2

Четвергов Эдуард Иннокентиевич (тридцать третьего года рождения, русский, член КПСС с 1968 г., женат, отец двух детей, завуч Нижнеталдинского интерната-десятилетки, преподаватель физики и математики) являлся счастливым человеком и твердо намеревался продержаться таковым до последних дней жизни, потому что тайна и метод счастливой жизни были ему почти доподлинно известны.

После пединститута, куда он попал случайно, дважды срезавшись с университетских физматов, после тяжелого бедного и неинтересного студенчества, после неудачной любви, после неудавшихся попыток заняться научной деятельностью, силою обстоятельств Эдуард Четвергов совершенно неожиданно для городского своего миропонимания оказался преподавателем Маревской средней школы (семьсот километров до областного центра). Там он впервые приостановился в своих метаниях и проработал подряд четыре года «скромным сельским учителем» и полагал, что теперь-то его жизнь окончательно потеряла всякий смысл и значение и битва за нее полностью проиграна.
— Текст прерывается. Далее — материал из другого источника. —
**src/rtl/core/dam_pkg.sv**
```systemverilog
// Shared types, constants and helpers for the DRAM address mapper.
`timescale 1ns / 1ps

package dam_pkg;

  localparam int unsigned PHYS_BITS    = 39;
  localparam int unsigned MW_BITS      = 3;
  localparam int unsigned COLUMN_BITS  = 10;
  localparam int unsigned ROW_BITS     = 16;
  localparam int unsigned BANK_BITS    = 3;
  localparam int unsigned CFG_IDX_BITS = 2;

  typedef enum logic [CFG_IDX_BITS-1:0] {
    CFG_GENERATION   = 2'd0,
    CFG_DUAL_CHANNEL = 2'd1,
    CFG_DUAL_DIMM    = 2'd2,
    CFG_DUAL_RANK    = 2'd3
  } cfg_reg_e;

  typedef enum logic {
    REQ_FORWARD = 1'b0,
    REQ_REVERSE = 1'b1
  } req_type_e;

  typedef struct packed {
    logic generation;
    logic dual_channel;
    logic dual_dimm;
    logic dual_rank;
  } dam_cfg_t;

  typedef struct packed {
    req_type_e               req_type;
    logic [PHYS_BITS-1:0]    phys;
    logic                    chan;
    logic                    dimm;
    logic                    rank;
    logic [BANK_BITS-1:0]    bank;
    logic [ROW_BITS-1:0]     row;
    logic [COLUMN_BITS-1:0]  col;
  } dam_req_t;

  typedef struct packed {
    logic [PHYS_BITS-1:0]    phys;
    logic                    chan;
    logic                    dimm;
    logic                    rank;
    logic [BANK_BITS-1:0]    bank;
    logic [ROW_BITS-1:0]     row;
    logic [COLUMN_BITS-1:0]  col;
    logic                    out_of_range;
  } dam_res_t;

  // Generation 1 channel hash over the upper address bits (bit 7 excluded).
  function automatic logic chan_hash(input logic [PHYS_BITS-1:0] a);
    return a[8] ^ a[9] ^ a[12] ^ a[13] ^ a[18] ^ a[19];
  endfunction

endpackage

```
**src/rtl/core/dam_xlate.sv**
```systemverilog
// Combinational address translation in both directions.
`timescale 1ns / 1ps

module dam_xlate import dam_pkg::*; (
  input  dam_cfg_t cfg_i,
  input  dam_req_t req_i,
  output dam_res_t res_o
);

  localparam int unsigned UpBits = PHYS_BITS - MW_BITS - COLUMN_BITS; // 26
  localparam int unsigned HiBits = ROW_BITS + 5;                       // 21

  logic [PHYS_BITS-1:0] a1;
  logic [UpBits-1:0]    u0, u1, u2;
  logic                 f_chan, f_dimm, f_rank;
  logic [BANK_BITS-1:0] f_bank;
  logic [HiBits-1:0]    t0, t1, t2, hi;
  logic [PHYS_BITS-1:0] rv;
  logic [ROW_BITS-1:0]  row;
  logic [BANK_BITS-1:0] bank;

  always_comb begin
    // Forward: channel bit comes out first, then column, then the upper part
    f_chan = 1'b0;
    a1     = req_i.phys;
    if (cfg_i.dual_channel) begin
      if (cfg_i.generation) begin
        f_chan = req_i.phys[7] ^ chan_hash(req_i.phys);
        a1     = {1'b0, req_i.phys[PHYS_BITS-1:8], req_i.phys[6:0]};
      end else begin
        f_chan = req_i.phys[6];
        a1     = {1'b0, req_i.phys[PHYS_BITS-1:7], req_i.phys[5:0]};
      end
    end
    u0     = a1[PHYS_BITS-1:MW_BITS+COLUMN_BITS];
    f_dimm = 1'b0;
    f_rank = 1'b0;
    u1     = u0;
    u2     = u0;
    if (cfg_i.generation) begin
      if (cfg_i.dual_dimm) begin
        f_dimm = u0[2];
        u1     = {1'b0, u0[UpBits-1:3], u0[1:0]};
      end
      u2 = u1;
      if (cfg_i.dual_rank) begin
        f_rank = u1[2] ^ u1[6];
        u2     = {1'b0, u1[UpBits-1:3], u1[1:0]};
      end
      f_bank = {u2[2] ^ (cfg_i.dual_rank ? u2[6] : u2[5]), u2[1] ^ u2[4], u2[0] ^ u2[3]};
    end else begin
      if (cfg_i.dual_dimm) begin
        f_dimm = u0[3];
        u1     = {1'b0, u0[UpBits-1:4], u0[2:0]};
      end
      u2 = u1;
      if (cfg_i.dual_rank) begin
        f_rank = u1[3];
        u2     = {1'b0, u1[UpBits-1:4], u1[2:0]};
      end
      f_bank = {u2[2] ^ u2[5], u2[1] ^ u2[4], u2[0] ^ u2[3]};
    end

    // Reverse: stack row, rank, DIMM and bank bits from the top down
    row  = req_i.row;
    bank = req_i.bank;
    t0   = HiBits'(row);
    if (cfg_i.generation) begin
      if (cfg_i.dual_rank) begin
        t1 = {t0[HiBits-3:0], bank[2] ^ row[3], req_i.rank ^ row[2]};
      end else begin
        t1 = {t0[HiBits-2:0], bank[2] ^ row[2]};
      end
      t2 = cfg_i.dual_dimm ? {t1[HiBits-2:0], req_i.dimm} : t1;
      hi = {t2[HiBits-3:0], bank[1] ^ row[1], bank[0] ^ row[0]};
      if (cfg_i.dual_channel) begin
        rv    = PHYS_BITS'({hi, req_i.col[9:4], 1'b0, req_i.col[3:0], {MW_BITS{1'b0}}});
        rv[7] = req_i.chan ^ chan_hash(rv);
      end else begin
        rv = PHYS_BITS'({hi, req_i.col, {MW_BITS{1'b0}}});
      end
    end else begin
      t1 = cfg_i.dual_rank ? {t0[HiBits-2:0], req_i.rank} : t0;
      t2 = cfg_i.dual_dimm ? {t1[HiBits-2:0], req_i.dimm} : t1;
      hi = {t2[HiBits-4:0], bank[2] ^ row[2], bank[1] ^ row[1], bank[0] ^ row[0]};
      if (cfg_i.dual_channel) begin
        rv = PHYS_BITS'({hi, req_i.col[9:3], req_i.chan, req_i.col[2:0], {MW_BITS{1'b0}}});
      end else begin
        rv = PHYS_BITS'({hi, req_i.col, {MW_BITS{1'b0}}});
      end
    end

    res_o = '0;
    if (req_i.req_type == REQ_REVERSE) begin
      res_o.phys = rv;
    end else begin
      res_o.chan         = f_chan;
      res_o.dimm         = f_dimm;
      res_o.rank         = f_rank;
      res_o.bank         = f_bank;
      res_o.row          = u2[ROW_BITS+2:3];
      res_o.col          = a1[MW_BITS+COLUMN_BITS-1:MW_BITS];
      res_o.out_of_range = |u2[UpBits-1:ROW_BITS+3];
    end
  end

endmodule

```
**src/rtl/core/dram_address_mapper_core.sv**
```systemverilog
// An accepted start passes through the input register and the result register to the done_o strobe with the result.
// Throughput: one transfer per cycle; busy_o is always low.
// Stages: input register, single translation pass, result register.
// Reset clears the configuration registers and the stage valid flags.
// The receiver cannot stall; each result is shown for exactly one cycle.
`timescale 1ns / 1ps

module dram_address_mapper_core import dam_pkg::*; (
  input  logic                    clk_i,
  input  logic                    rst_ni,
  input  logic                    start_i,
  output logic                    busy_o,
  input  logic                    cfg_we_i,
  input  logic [CFG_IDX_BITS-1:0] cfg_idx_i,
  input  logic                    cfg_wdata_i,
  input  logic                    req_type_i,
  input  logic [PHYS_BITS-1:0]    phys_in_i,
  input  logic                    chan_in_i,
  input  logic                    dimm_in_i,
  input  logic                    rank_in_i,
  input  logic [BANK_BITS-1:0]    bank_in_i,
  input  logic [ROW_BITS-1:0]     row_in_i,
  input  logic [COLUMN_BITS-1:0]  col_in_i,
  output logic                    done_o,
  output logic [PHYS_BITS-1:0]    phys_out_o,
  output logic                    chan_out_o,
  output logic                    dimm_out_o,
  output logic                    rank_out_o,
  output logic [BANK_BITS-1:0]    bank_out_o,
  output logic [ROW_BITS-1:0]     row_out_o,
  output logic [COLUMN_BITS-1:0]  col_out_o,
  output logic                    out_of_range_o
);

  dam_cfg_t cfg_q;
  dam_req_t req_q;
  logic     req_valid_q;
  dam_res_t res_d, res_q;
  logic     res_valid_q;
  logic     accept;

  assign busy_o = 1'b0;
  assign accept = start_i && !busy_o;

  always_ff @(posedge clk_i or negedge rst_ni) begin
    if (!rst_ni) begin
      cfg_q <= '0;
    end else if (cfg_we_i) begin
      unique case (cfg_reg_e'(cfg_idx_i))
        CFG_GENERATION:   cfg_q.generation   <= cfg_wdata_i;
        CFG_DUAL_CHANNEL: cfg_q.dual_channel <= cfg_wdata_i;
        CFG_DUAL_DIMM:    cfg_q.dual_dimm    <= cfg_wdata_i;
        CFG_DUAL_RANK:    cfg_q.dual_rank    <= cfg_wdata_i;
        default: ;
      endcase
    end
  end

  always_ff @(posedge clk_i or negedge rst_ni) begin
    if (!rst_ni) begin
      req_valid_q <= 1'b0;
      res_valid_q <= 1'b0;
    end else begin
      req_valid_q <= accept;
      res_valid_q <= req_valid_q;
    end
  end

  always_ff @(posedge clk_i) begin
    if (accept) begin
      req_q.req_type <= req_type_e'(req_type_i);
      req_q.phys     <= phys_in_i;
      req_q.chan     <= chan_in_i;
      req_q.dimm     <= dimm_in_i;
      req_q.rank     <= rank_in_i;
      req_q.bank     <= bank_in_i;
      req_q.row      <= row_in_i;
      req_q.col      <= col_in_i;
    end
    if (req_valid_q) begin
      res_q <= res_d;
    end
  end

  dam_xlate u_xlate (
    .cfg_i (cfg_q),
    .req_i (req_q),
    .res_o (res_d)
  );

  assign done_o         = res_valid_q;
  assign phys_out_o     = res_q.phys;
  assign chan_out_o     = res_q.chan;
  assign dimm_out_o     = res_q.dimm;
  assign rank_out_o     = res_q.rank;
  assign bank_out_o     = res_q.bank;
  assign row_out_o      = res_q.row;
  assign col_out_o      = res_q.col;
  assign out_of_range_o = res_q.out_of_range;

`ifndef NO_ASSERTIONS
  a_accept_two_cycle: assert property (@(posedge clk_i) disable iff (!rst_ni)
    accept |=> ##1 done_o)
    else $error("accepted transfer did not produce a result after two cycles");

  a_no_spurious_done: assert property (@(posedge clk_i) disable iff (!rst_ni)
    !req_valid_q |=> !done_o)
    else $error("result strobe without a request in the translation stage");

  a_one_direction: assert property (@(posedge clk_i) disable iff (!rst_ni)
    done_o |-> (phys_out_o == '0) ||
               (!out_of_range_o && row_out_o == '0 && col_out_o == '0 &&
                bank_out_o == '0 && !chan_out_o && !dimm_out_o && !rank_out_o))
    else $error("result carries both physical and DRAM coordinates");
`endif

endmodule

```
В Мареве он убедился, путем длительных однообразных размышлений, что среди имен ряда Эйнштейна, Бора, Курчатова, Королева его, Четвергова, никогда не назовут. Тут же среди этих размышлений случилась досадная неприятность, в него влюбилась молоденькая учительница, а он среди своих душевных терзаний не придал этому большого значения, квартирка у него была крошечная, холодная, забитая книгами с великими идеями и описаниями великих открытий, посуды было мало, и всегда она была немытая, рабочий костюм был один, рубашек белых семь и змееподобный узел студенческих еще галстуков, а в придачу разбитая вдребезги душа неудачника.

До любви ли тут было!

В школе отношения у него не складывались, с директором он конфликтовал, остальные же учителя его не поддерживали, хоть и тоже по-своему конфликтовали, школьников он не различал, а любимое его выражение в те времена «серая бездарь» то и дело срывалось с языка. Ему платили тем же, осаждали на педсоветах, громили его учебные планы, даже выносили ему на вид.
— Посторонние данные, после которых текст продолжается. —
<file path="src/rtl/core/rmq_pkg.sv">
// rmq_pkg: shared constants and width helpers for the rotation-matrix to quaternion block.
// No dependencies.
package rmq_pkg;

  localparam int unsigned DATA_W        = 16;
  localparam int unsigned FRAC_BITS_DEF = 14;
  // quotient bits produced by the divider; larger quotients saturate
  localparam int unsigned QUOT_W        = 17;
  localparam int unsigned FIFO_DEPTH    = 2;

  // signed width that holds t and every component for a given fraction width
  function automatic int unsigned rmq_t_w(input int unsigned frac);
    return ((frac > 17) ? frac : 17) + 3;
  endfunction

  // number of root bits of isqrt(t << frac)
  function automatic int unsigned rmq_root_w(input int unsigned frac);
    return (rmq_t_w(frac) + frac + 1) / 2;
  endfunction

endpackage

</file>
<file path="src/rtl/core/rmq_fifo.sv">
// rmq_fifo: short queue between the classify front and the arithmetic back.
// Depends on rmq_pkg.
module rmq_fifo #(
  parameter int unsigned W = 8
) (
  input  logic         clk_i,
  input  logic         rst_ni,
  input  logic         push_valid_i,
  output logic         push_ready_o,
  input  logic [W-1:0] push_data_i,
  output logic         pop_valid_o,
  input  logic         pop_ready_i,
  output logic [W-1:0] pop_data_o
);
  import rmq_pkg::*;

  localparam int unsigned PW = $clog2(FIFO_DEPTH);
  localparam int unsigned CW = $clog2(FIFO_DEPTH + 1);

  logic [W-1:0]  mem_q [0:FIFO_DEPTH-1];
  logic [PW-1:0] wptr_q, wptr_d, rptr_q, rptr_d;
  logic [CW-1:0] cnt_q, cnt_d;
  logic          push, pop;

  assign push_ready_o = (cnt_q != CW'(FIFO_DEPTH));
  assign pop_valid_o  = (cnt_q != '0);
  assign push         = push_valid_i && push_ready_o;
  assign pop          = pop_valid_o && pop_ready_i;
  assign pop_data_o   = mem_q[rptr_q];

  always_comb begin
    wptr_d = push ? ((wptr_q == PW'(FIFO_DEPTH - 1)) ? '0 : wptr_q + 1'b1) : wptr_q;
    rptr_d = pop  ? ((rptr_q == PW'(FIFO_DEPTH - 1)) ? '0 : rptr_q + 1'b1) : rptr_q;
    cnt_d  = cnt_q + CW'(push) - CW'(pop);
  end

  always_ff @(posedge clk_i or negedge rst_ni) begin
    if (!rst_ni) begin
      wptr_q <= '0;
      rptr_q <= '0;
      cnt_q  <= '0;
    end else begin
      wptr_q <= wptr_d;
      rptr_q <= rptr_d;
      cnt_q  <= cnt_d;
    end
  end

  always_ff @(posedge clk_i) begin
    if (push) begin
      mem_q[wptr_q] <= push_data_i;
    end
  end
endmodule

</file>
Между тем учительница, историк, забеременела и, ни слова упрека не кинув Четвергову, не дожидаясь, пока всепроникающие школьники напишут на доске: «ЕЛЕНА ПЛЮС ЧЕТВЕРГ РАВНЯЕТСЯ ЛЮБОВЬ», исчезла. То есть уехала, уволившись, из Марева в Нижнеталдинск, откуда была родом, к родителям.

Была в Маревской школе и преподавательница изящной словесности, Анна Сергеевна, пожилая, давно овдовевшая экзальтированная женщина, зачитывающаяся биографиями актеров и писателей, говорившая о премьерах столичных театров так, будто сама на них побывала, изучавшая со своими классами живопись и архитектуру по репродукциям (это собор Парижской богоматери, это станция метро «Площадь революции», ряд бронзовых фигур аллегорически передают, и так далее). Маревские школьники с замиранием сердца слушали описание станций метро, Кремля, высотных домов, Казанского собора, Третьяковской галереи, Эрмитажа. Слушали школьники лекции о «Могучей кучке», о передвижниках, несколько лекций подряд об импрессионистах, «являвшихся отрицанием застывшего догматизма Салона»…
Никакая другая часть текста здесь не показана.